### [Work instructions]
Your answer should be the lines below from the one with "worstPathRequired_ps = 5410" to the one with "synth_common_cells = 2080", both included, given again exactly and with nothing added.
··· Source data
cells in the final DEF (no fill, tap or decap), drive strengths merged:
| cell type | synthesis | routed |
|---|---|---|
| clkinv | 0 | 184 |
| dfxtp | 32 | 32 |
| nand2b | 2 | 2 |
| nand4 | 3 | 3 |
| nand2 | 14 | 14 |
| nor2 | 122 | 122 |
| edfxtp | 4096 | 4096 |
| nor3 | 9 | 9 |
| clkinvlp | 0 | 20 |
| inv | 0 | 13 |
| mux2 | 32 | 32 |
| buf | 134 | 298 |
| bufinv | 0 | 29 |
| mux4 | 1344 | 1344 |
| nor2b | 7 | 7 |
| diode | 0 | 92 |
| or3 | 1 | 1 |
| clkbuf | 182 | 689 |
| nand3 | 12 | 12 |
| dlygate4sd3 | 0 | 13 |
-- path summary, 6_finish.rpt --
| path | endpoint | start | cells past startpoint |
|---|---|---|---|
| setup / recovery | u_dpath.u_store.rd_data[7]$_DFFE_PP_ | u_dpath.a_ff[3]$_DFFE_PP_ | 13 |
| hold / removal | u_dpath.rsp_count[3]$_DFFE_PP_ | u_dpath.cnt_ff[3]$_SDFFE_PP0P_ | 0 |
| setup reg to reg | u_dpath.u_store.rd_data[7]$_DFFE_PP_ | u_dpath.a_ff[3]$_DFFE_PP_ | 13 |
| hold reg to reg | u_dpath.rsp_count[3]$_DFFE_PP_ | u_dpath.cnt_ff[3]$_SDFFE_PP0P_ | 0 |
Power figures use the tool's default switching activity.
==> config.mk <==
export PLATFORM = sky130hd
export DESIGN_NAME = bpfa_word_scan
export DESIGN_NICKNAME = d
export VERILOG_FILES = /design/src/sv/bpfa_pkg.sv /design/src/sv/bpfa_word_scan.sv
export SDC_FILE = /design/constraint.sdc
export NUM_CORES = 1
export LEC_CHECK = 0
export BUFFER_PORTS_ARGS = -buffer_cell sky130_fd_sc_hd__buf_2
export CELL_PAD_IN_SITES_DETAIL_PLACEMENT = 0
export CELL_PAD_IN_SITES_GLOBAL_PLACEMENT = 1
export CORE_MARGIN = 3
export CORE_UTILIZATION = 33
export DETAILED_ROUTE_END_ITERATION = 6
export PLACE_DENSITY_LB_ADDON = 0.1
export RECOVER_POWER = 100
export SLEW_MARGIN = 20
export SYNTH_ARGS = -nofsm -noshare
export SYNTH_HDL_FRONTEND = slang
export SYNTH_SLANG_ARGS = --single-unit
export TNS_END_PERCENT = 5
==> constraint.sdc <==
create_clock -name vclk -period 2.55
set_clock_uncertainty 0.15 [all_clocks]
set_input_delay 0.3825 -clock vclk [all_inputs]
set_output_delay 0.3825 -clock vclk [all_outputs]
set_load 0.02 [all_outputs]
===== src/hdl/kli_ram.sv =====
// Generic single-port-write, single-port-read RAM with registered read data.
`default_nettype none

module kli_ram #(
    parameter int WIDTH = 32,
    parameter int DEPTH = 64
) (
    input  wire logic                     aclk,
    input  wire logic                     we,
    input  wire logic [$clog2(DEPTH)-1:0] waddr,
    input  wire logic [WIDTH-1:0]         wdata,
    input  wire logic                     re,
    input  wire logic [$clog2(DEPTH)-1:0] raddr,
    output logic      [WIDTH-1:0]         rdata
);

    logic [WIDTH-1:0] mem [DEPTH];

    always_ff @(posedge aclk) begin
        if (we) begin
            mem[waddr] <= wdata;
        end
        if (re) begin
            rdata <= mem[raddr];
        end
    end

endmodule

`default_nettype wire


===== config.mk =====
export PLATFORM = sky130hd
export DESIGN_NAME = kli_ram
export DESIGN_NICKNAME = d
export VERILOG_FILES = /design/src/hdl/kli_ram.sv
export SDC_FILE = /design/constraint.sdc
export NUM_CORES = 2
export LEC_CHECK = 0
export BUFFER_PORTS_ARGS = -buffer_cell sky130_fd_sc_hd__buf_2
export CAP_MARGIN = 25
export CORE_ASPECT_RATIO = 0.8
export CORE_MARGIN = 2
export CORE_UTILIZATION = 33
export CTS_CLUSTER_DIAMETER = 200
export DETAILED_ROUTE_END_ITERATION = 10
export PLACE_DENSITY = 0.55
export SLEW_MARGIN = 5
export SYNTH_ARGS = -nofsm -noshare
export SYNTH_HDL_FRONTEND = slang
export SYNTH_SLANG_ARGS = --single-unit

===== constraint.sdc =====
create_clock -name aclk -period 4.9 [get_ports aclk]
set_input_delay 0.98 -clock aclk [delete_from_list [all_inputs] [get_ports aclk]]
set_output_delay 0.98 -clock aclk [all_outputs]
set_load 0.05 [all_outputs]

==> flow_summary.ini <==
[outcome]
outcome = completed

[setup_path]
end_kind = flip-flop
cp.arrival_ps = 3910
worst-path-buf-inv = 3
max_stage_delay_ps = 820
path_class = in2reg
worstPathRequired_ps = 5410
cp_max_fo = 30
crit_slowest_cell = a21oi_1
crit_path_frequent_cell = a21oi_1
cp_top_family = compound AO/OA/AOI/OAI gates
path_cells = buf_8 > buf_12 > buf_4 > mux4_2 > mux2i_1 > a21oi_1 > a21oi_1 > nor2_1
rrSetupSlack_ps = 2290
worst_setup_path_start_kind = input port

[drt]
drtIter0Drc = 5703
via_count = 38260
routed_wirelength_mm = 228.1
wl_met3_mm = 19.17
drc = 0
drtAntennaViolNets = 0
dr.pass1.iters = 6
wl_met2_mm = 102.5
viasPerCell = 5.501
dr.max_layer_used = met5
wire_per_inst_um = 32.79
wl_met1_mm = 102.5

[logic_synthesis]
synth_area_leader_cell = edfxtp_1
ys_seq_elements = 2080
synthTopCellsByArea = edfxtp_1 79%, mux4_2 16%, mux2i_1 1.2%
async_flop_share_pct = 0
synth_nets = 3371
netlist_instances = 3324
synth_common_cells = 2080 x edfxtp_1, 544 x mux4_2, 137 x nor2_1
synth-warning-count = 0
synth_top_area_share_pct = 79.23
seq_area_frac_synth_pct = 79.23
avgSynthCellArea_um2 = 23.72
synth.most_common_cell = edfxtp_1
synth_ff_type = edfxtp_1
synth-edff-count = 2080
ys_types = 33
syn_area_um2 = 78840

[layout]
instances_no_fill = 6956
post-route-util_pct = 38.35
layout-drive-gt1-share_pct = 30.97
fillers = 21070
final_area_um2 = 91120
nets = 3684
area_growth_syn_to_layout_pct = 15.58

[clocking]
root_buffer = clkbuf_16
numClockSinks = 2080
cts_setup_buffers = 0
htreeDepth = 4
clk_pin_slew_ps = 60
holdBufCountCts = 0
clk_latency_ps = 860
cts_buffers = 198
cts.repair.resized = 0
clock_path_buffers = 4
cts_tree = built

[pwr]
p_comb_share_pct = 5.5
seq_power_share_pct = 53.8
p_leak_nw = 27.99
irDropWorstVdd_mv = 0.2895
power_density_nw_per_um2 = 403.6
p_clk_share_pct = 40.7
p_sw_mw = 8.014
p_sw_share_pct = 21.79
p_int_mw = 28.76

[global_routing]
antenna_found_initial = 26
overflow = 0
grt_max_degree = 77
grt_pass1_vias = 38030
grt_pass1_wl_mm = 315.3
grtUsageTotal_pct = 18.64

[placement]
hpwl_mm = 133.0
placedCellCount = 6594
portBuffers = 78
placed_cell_area_um2 = 84930
gp_congestion = 0.7913

[floorplan]
dieHeight_um = 441.2
die_w_um = 550.5
start_util_pct = 33.18
core_um2 = 237600
io-pin-count = 79
rows = 160
die_area_um2 = 242800

[sta]
rsz0062_at_grt = no
min_period_ps = 3398
slew_viol_final = 0
hold_viol = 0
worstMarginPinSlew_ps = 1107
finalSetupViolCount = 0
slew-limit-headroom_pct = 25.63
setup_tns_ps = 0
fin_crit_sh_pct = 69.34
max_freq_mhz = 294.3
skew_ps = 71.98

[flow_run]
drv_cap = 0

[min_path]
hold_class = in2reg
-- final timing paths --
path	start	end	cells after the start
min reg2reg	mem[28][20]$_DFFE_PP_	rdata[20]$_DFFE_PP_	4
max reg2reg	mem[39][30]$_DFFE_PP_	rdata[30]$_DFFE_PP_	5
max	raddr[0]	rdata[30]$_DFFE_PP_	8
min	wdata[16]	mem[33][16]$_DFFE_PP_	1
-- kinds of logic (layout without fill, tap and decap cells) --
kind of cell	Yosys count	after routing	synth area share, %
DFF	2080	2080	79.23
muxes	637	637	16.72
and+or+nand+nor	223	223	1.260
AOI/OAI and AO/OA	202	202	1.666
buffers and inverters	182	649	1.124
other	0	6	0
-- final cells by class --
| class | instances | area, um^2 | share of cell area [%] |
|---|---|---|---|
| diodes | 6 | 15.01 | 0.01648 |
| clock buffers | 243 | 5166 | 5.670 |
| clock inverters | 111 | 984.7 | 1.081 |
| multi-input cells | 1062 | 15970 | 17.53 |
| flip-flops and latches | 2080 | 62460 | 68.55 |
| well taps | 3159 | 3953 | 4.338 |
| repair buffers | 295 | 2569 | 2.819 |
-- power by group through the flow --
stage          Sequential (mW)  Clock, mW  Combinational (mW)
6_report                  19.8       15.0                2.03
5_1_grt                   19.8       15.9                2.13
4_1_cts                   19.8       15.2                2.04
3_5_place_dp              20.2          0                2.04
3_3_place_gp              20.2          0                2.01
2_1_floorplan             20.2          0               0.959
-- per-stage QoR --
stage	worst slack, ps	hold WS (ps)	total power [mW]
after global routing	1416	534.5	37.85
after CTS	1511	504.8	37.07
final	1502	548.5	36.78
after detailed placement	630.0	835.5	22.23
after global placement	600.1	848.3	22.20
after floorplan	760.2	750.2	21.20
-- layout by cell type (no fill, tap or decap), drive strengths merged, types with 4 or more instances in the layout --
cell	synthesis	routed
or3b	5	5
clkbuf	74	243
edfxtp	2080	2080
nor2	137	137
diode	0	6
a311oi	8	8
a41o	4	4
inv	0	4
o32ai	4	4
nand3b	5	5
mux4	544	544
nor3	7	7
nor2b	15	15
a22oi	12	12
clkinv	0	87
clkinvlp	0	4
mux2i	93	93
nand2b	8	8
o221ai	27	27
nand3	5	5
nand2	26	26
and3	4	4
o22ai	84	84
buf	108	295
a21oi	62	62
bufinv	0	16
-- state kept, by name, indices dropped and copies added (netlist names) --
name	cells
mem	2048
rdata	32
-- layer usage --
layer  track usage, %  up-vias
met5                0        -
met1            28.60    21230
met2            28.11     1804
met3            3.286      269
met4            3.145        8
li1                 -    14950
(Power assumes the default switching activity.)
<file path="config.mk">
export PLATFORM = sky130hd
export DESIGN_NAME = kli_div
export DESIGN_NICKNAME = d
export VERILOG_FILES = /design/src/hdl/kli_pkg.sv /design/src/hdl/kli_div.sv
export SDC_FILE = /design/constraint.sdc
export NUM_CORES = 1
export LEC_CHECK = 0
export BUFFER_PORTS_ARGS = -buffer_cell sky130_fd_sc_hd__buf_2
export CORE_MARGIN = 2
export CORE_UTILIZATION = 35
export CTS_BUF_LIST = sky130_fd_sc_hd__clkbuf_8
export CTS_CLUSTER_SIZE = 25
export DETAILED_ROUTE_END_ITERATION = 7
export PLACE_DENSITY = 0.58
export SLEW_MARGIN = 20
export SYNTH_ARGS = -nofsm -noshare
export SYNTH_HDL_FRONTEND = slang
export SYNTH_SLANG_ARGS = --single-unit
</file>
<file path="constraint.sdc">
create_clock -name aclk -period 4.98 [get_ports aclk]
set_input_delay 0.996 -clock aclk [delete_from_list [all_inputs] [get_ports aclk]]
set_output_delay 0.996 -clock aclk [all_outputs]
set_load 0.005 [all_outputs]
</file>
<file path="src/hdl/kli_pkg.sv">
// Shared types and constants for the keyframe linear interpolator.
`default_nettype none

package kli_pkg;

    // Default table depth and the fixed fraction format of the blend factor.
    localparam int MAX_KEYS_DEF = 64;
    localparam int FRAC_BITS    = 16;
    localparam int FRAC_W       = FRAC_BITS + 1;
    localparam int VAL_W        = 32;
    localparam int KCNT_W       = 7;
    localparam int KIDX_W       = 6;
    localparam int LANES        = 3;

    typedef enum logic {
        MODE_LOAD  = 1'b0,
        MODE_QUERY = 1'b1
    } mode_t;

    typedef struct packed {
        mode_t                   mode;
        logic [KIDX_W-1:0]       key_index;
        logic [VAL_W-1:0]        key_time;
        logic signed [VAL_W-1:0] key_x;
        logic signed [VAL_W-1:0] key_y;
        logic signed [VAL_W-1:0] key_z;
        logic [VAL_W-1:0]        query_time;
    } in_item_t;

    typedef struct packed {
        logic signed [VAL_W-1:0] out_x;
        logic signed [VAL_W-1:0] out_y;
        logic signed [VAL_W-1:0] out_z;
    } out_item_t;

    // Lane 0 is x, lane 1 is y, lane 2 is z.
    typedef logic [LANES-1:0][VAL_W-1:0] vec3_t;

    typedef struct packed {
        logic [VAL_W-1:0] key_time;
        vec3_t            val;
    } entry_t;

    localparam int ENTRY_W = $bits(entry_t);

endpackage

`default_nettype wire

</file>
<file path="src/hdl/kli_div.sv">
// Restoring divider that forms the Q1.16 segment fraction one bit per cycle.
`default_nettype none

module kli_div
    import kli_pkg::*;
(
    input  wire logic              aclk,
    input  wire logic              aresetn,
    input  wire logic              start,
    input  wire logic [VAL_W-1:0]  dividend,
    input  wire logic [VAL_W-1:0]  divisor,
    output logic                   done,
    output logic [FRAC_W-1:0]      quot
);

    localparam int CNT_W = $clog2(FRAC_W);

    logic                busy_reg;
    logic                done_reg;
    logic [CNT_W-1:0]    cnt_reg;
    logic [VAL_W-1:0]    rem_reg;
    logic [VAL_W-1:0]    div_reg;
    logic                zero_reg;
    logic [FRAC_W-1:0]   quot_reg;

    logic [VAL_W:0]      shifted;
    logic                ge;
    logic [VAL_W:0]      rem_next;

    // The dividend never exceeds the divisor, so the first step takes the
    // integer bit without a shift and the remainder stays below the divisor.
    always_comb begin
        shifted  = (cnt_reg == '0) ? {1'b0, rem_reg} : {rem_reg, 1'b0};
        ge       = shifted >= {1'b0, div_reg};
        rem_next = ge ? (shifted - {1'b0, div_reg}) : shifted;
    end

    always_ff @(posedge aclk) begin
        if (!aresetn) begin
            busy_reg <= 1'b0;
            done_reg <= 1'b0;
            cnt_reg  <= '0;
        end else begin
            done_reg <= 1'b0;
            if (start) begin
                busy_reg <= 1'b1;
                cnt_reg  <= '0;
            end else if (busy_reg) begin
                cnt_reg <= cnt_reg + CNT_W'(1);
                if (cnt_reg == CNT_W'(FRAC_BITS)) begin
                    busy_reg <= 1'b0;
                    done_reg <= 1'b1;
                end
            end
        end
    end

    always_ff @(posedge aclk) begin
        if (start) begin
            rem_reg  <= dividend;
            div_reg  <= divisor;
            zero_reg <= (divisor == '0);
            quot_reg <= '0;
        end else if (busy_reg) begin
            rem_reg  <= rem_next[VAL_W-1:0];
            quot_reg <= {quot_reg[FRAC_W-2:0], ge};
        end
    end

    // A zero-length segment blends with a fraction of zero.
    assign done = done_reg;
    assign quot = zero_reg ? '0 : quot_reg;

endmodule

`default_nettype wire

</file>
==> impl_metrics.csv <==
group,metric,value,unit
timing,fmax,223,MHz
power,cell_internal_pwr,1.87,mW
final_layout,drive_gt1_share,24.2,%
cts,cts_max_path_buffers,2,
cts,tritoncts,"done",
final_layout,area_growth_syn_to_layout,14.0,%
yosys,ys_seq_elements,89,
yosys,synth-async-reset-ratio,0,%
cts,cts_setup_buffers,0,
cts,cts_buffers,9,
hold_path,hp-class,"register to register",
yosys,synth_edf_count,65,
floorplanning,die_area,18300,um2
final_layout,fin_util,41.1,%
yosys,synth_fp_nets,709,
setup_path,critPathLaunchType,"register",
outcome,status,"completed",
yosys,postSynthCellCount,607,
global_routing,busiest_layer,"met2",
power,clkPwrFrac,15.7,%
placement,port_buffers,84,
routing,dr.pass1.iters,6,
yosys,synth.distinct_cells,53,
cts,htree_levels,3,
timing,fin_crit,4480,ps
routing,via_count,4708,
power,irDropWorstVdd,0.138,mV
floorplanning,rows,47,
timing,fin_skew,17.9,ps
final_layout,nets,790,
timing,final-setup-viol-count,0,
routing,drt_iter0_markers,237,
cts,cts_hold_buf,0,
timing,slew_headroom,41.2,%
cts,path_clk_slew,100,ps
yosys,synthTopCellsByArea,"edfxtp_1 (32%), dfxtp_1 (8.0%), mux2_2 (7.5%)",
global_routing,met3_usage,2.32,%
power,p_per_area,456,nW/um2
yosys,synth_ff_type,"edfxtp_1",
routing,wl,14700,um
setup_path,worstPathArrival,4640,ps
timing,tightest_slew,882,ps
timing,finalSetupTns,0,ps
power,swShare,40.3,%
floorplanning,start_util,36.1,%
setup_path,worst_ep_required_time,5140,ps
placement,hpwl,11300,um
yosys,yosysWarnings,0,
yosys,yosysSeqAreaShare,40.4,%
global_routing,antenna_found_initial,0,
floorplanning,pin_count,85,
routing,drc,0,
final_layout,fillers,1711,
routing,ant_nets,0,
timing,rsz0062_at_grt,"no",
global_routing,grtUsageMet1,20.2,%
global_routing,grt_pass1_wl,24000,um
global_routing,grt_pass1_vias,4878,
setup_path,cp-end-kind,"register",
timing,finalHoldViolations,0,
placement,dp_cells,897,
power,p_comb_share,52.2,%
cts,cts.sinks,89,
yosys,synth.top_cell.area_share,32.4,%
yosys,syn_area_per_cell,9.93,um2
yosys,synth.largest_area_cell,"edfxtp_1",
final_layout,stdcell_count,913,
power,pwr-share-seq,32.0,%
cts,clkLatencyLatePin,400,ps
power,leakagePower,2.99,nW
yosys,synthesis.area,6030,um2
routing,wl_per_cell,16.1,um
timing,whs,511,ps
power,p_switching,1.26,mW
global_routing,grt_max_degree,73,
timing,fin_crit_sh,90.0,%
floorplanning,die-width,135,um
global_routing,overflow,0,
setup_path,crit_fanout,13,
routing,via_per_inst,5.16,
placement,gp_congestion,0.890,
final_layout,num_antenna_cells,0,
setup_path,crit_type,"register to register",
cts,cts_resized,0,
floorplanning,coreArea,16700,um2
cts,cts_root_buffer,"clkbuf_8",
run,max_cap_violations,0,
global_routing,use_met2,29.0,%
global_routing,grt.total_usage,16.6,%
timing,slew_violations,0,
floorplanning,die_y,135,um
## logic make-up after synthesis
group | Yosys count | share of synthesized area [%]
AND/OR/NAND/NOR | 150 | 12.6
AO/OA/AOI/OAI | 133 | 14.5
flip-flops | 89 | 40.4
buffers and inverters | 87 | 6.06
multiplexers | 83 | 14.7
adder cells (fa/ha/maj) | 35 | 7.39
XOR/XNOR | 30 | 4.36
## through the flow
step | power, mW | area [um2] | worst slack (ps)
2_1_floorplan | 2.27 | 6030 | 511
3_3_place_gp | 2.61 | 6690 | 736
3_5_place_dp | 2.64 | 6690 | 573
4_1_cts | 3.15 | 6870 | 555
5_1_grt | 3.37 | 6870 | 200
6_report | 3.13 | 6870 | 499
## path summary, 6_finish.rpt
| kind | endpoint | depth (start not counted) | slack, ps | from |
|---|---|---|---|---|
| hold reg to reg | quot_reg[0] | 2 | 510 | quot_reg[0] |
| setup / recovery | rem_reg[12] | 16 | 500 | cnt_reg[0] |
| setup reg to reg | rem_reg[12] | 16 | 500 | cnt_reg[0] |
| hold / removal | quot_reg[0] | 2 | 510 | quot_reg[0] |
## synth_stat cells, types with 2 or more instances
cell      count
nand2_1      33
nor3_1        7
mux2_2       40
inv_1        59
nor4_1       10
xnor2_1      19
dfxtp_1      24
ha_1         34
a211oi_1     11
nor2b_1      27
o21a_1        6
a21boi_0      2
nand4_1       8
a21oi_1      42
nor3_2        2
or2_2         4
o21bai_1      2
nand3_1      10
o21ai_0      19
o311ai_0      2
xor2_1       11
mux2i_1      42
nor2_1       35
clkbuf_1      8
a211oi_2      3
a221oi_1      2
clkbuf_2      2
o31a_1        3
buf_1         6
a31oi_1       8
buf_2         8
nor4b_1       2
nand2b_1      8
buf_6         3
a21o_1       17
edfxtp_1     65
o211ai_1      4
o21ai_1       4
## area by class of cell
class | count | area [um2] | area share, %
clock buffers | 9 | 124 | 1.80
clock inverters | 7 | 60.1 | 0.874
inverters | 59 | 221 | 3.22
multi-input cells | 431 | 3230 | 47.0
flip-flops and latches | 89 | 2430 | 35.4
well taps | 220 | 275 | 4.01
repair buffers | 98 | 528 | 7.69
## power by group through the flow
stage / logic, mW / clock network [mW] / registers (mW)
final: 1.64 / 0.493 / 1.00
after global routing: 1.81 / 0.536 / 1.02
after CTS: 1.63 / 0.508 / 1.00
after detailed placement: 1.62 / 0 / 1.02
after global placement: 1.59 / 0 / 1.02
after floorplan: 1.28 / 0 / 0.993
## metal layers
layer	vias up	wire length [um]
li1	2345	-
met1	2227	6520
met2	106	7290
met3	30	468
met4	0	442
met5	-	0
## cell usage in the layout (no fill, tap or decap), drive strengths merged, types with 3 or more instances in the layout
cell type	instances
edfxtp	65
mux2	41
nand3	10
mux2i	42
nor4	10
a211oi	14
xor2	11
xnor2	19
dfxtp	24
a31oi	8
a21o	17
a21oi	43
inv	64
o211ai	4
nor2b	27
ha	34
nand2	33
nor3	9
clkbuf	9
nor2	36
o21a	6
or2	4
buf	98
o21ai	23
nand4	8
o31a	3
nand2b	8
## worst max-delay path, stage by stage, from the launching register on
cell	delay, ps
dfxtp_1	360
inv_1	70
ha_1	160
nand2_1	70
nor2_2	80
buf_4	220
mux2_2	380
ha_1	440
a211oi_2	110
o211ai_1	310
a21oi_1	100
a211oi_2	400
a211oi_2	180
o31ai_2	420
a21o_1	330
mux2_2	380
mux2_2	250
No activity file was read; power rests on OpenSTA's default activity.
······
### [Solved exercise]
worstPathRequired_ps = 5410
cp_max_fo = 30
crit_slowest_cell = a21oi_1
crit_path_frequent_cell = a21oi_1
cp_top_family = compound AO/OA/AOI/OAI gates
path_cells = buf_8 > buf_12 > buf_4 > mux4_2 > mux2i_1 > a21oi_1 > a21oi_1 > nor2_1
rrSetupSlack_ps = 2290
worst_setup_path_start_kind = input port

[drt]
drtIter0Drc = 5703
via_count = 38260
routed_wirelength_mm = 228.1
wl_met3_mm = 19.17
drc = 0
drtAntennaViolNets = 0
dr.pass1.iters = 6
wl_met2_mm = 102.5
viasPerCell = 5.501
dr.max_layer_used = met5
wire_per_inst_um = 32.79
wl_met1_mm = 102.5

[logic_synthesis]
synth_area_leader_cell = edfxtp_1
ys_seq_elements = 2080
synthTopCellsByArea = edfxtp_1 79%, mux4_2 16%, mux2i_1 1.2%
async_flop_share_pct = 0
synth_nets = 3371
netlist_instances = 3324
synth_common_cells = 2080 x edfxtp_1, 544 x mux4_2, 137 x nor2_1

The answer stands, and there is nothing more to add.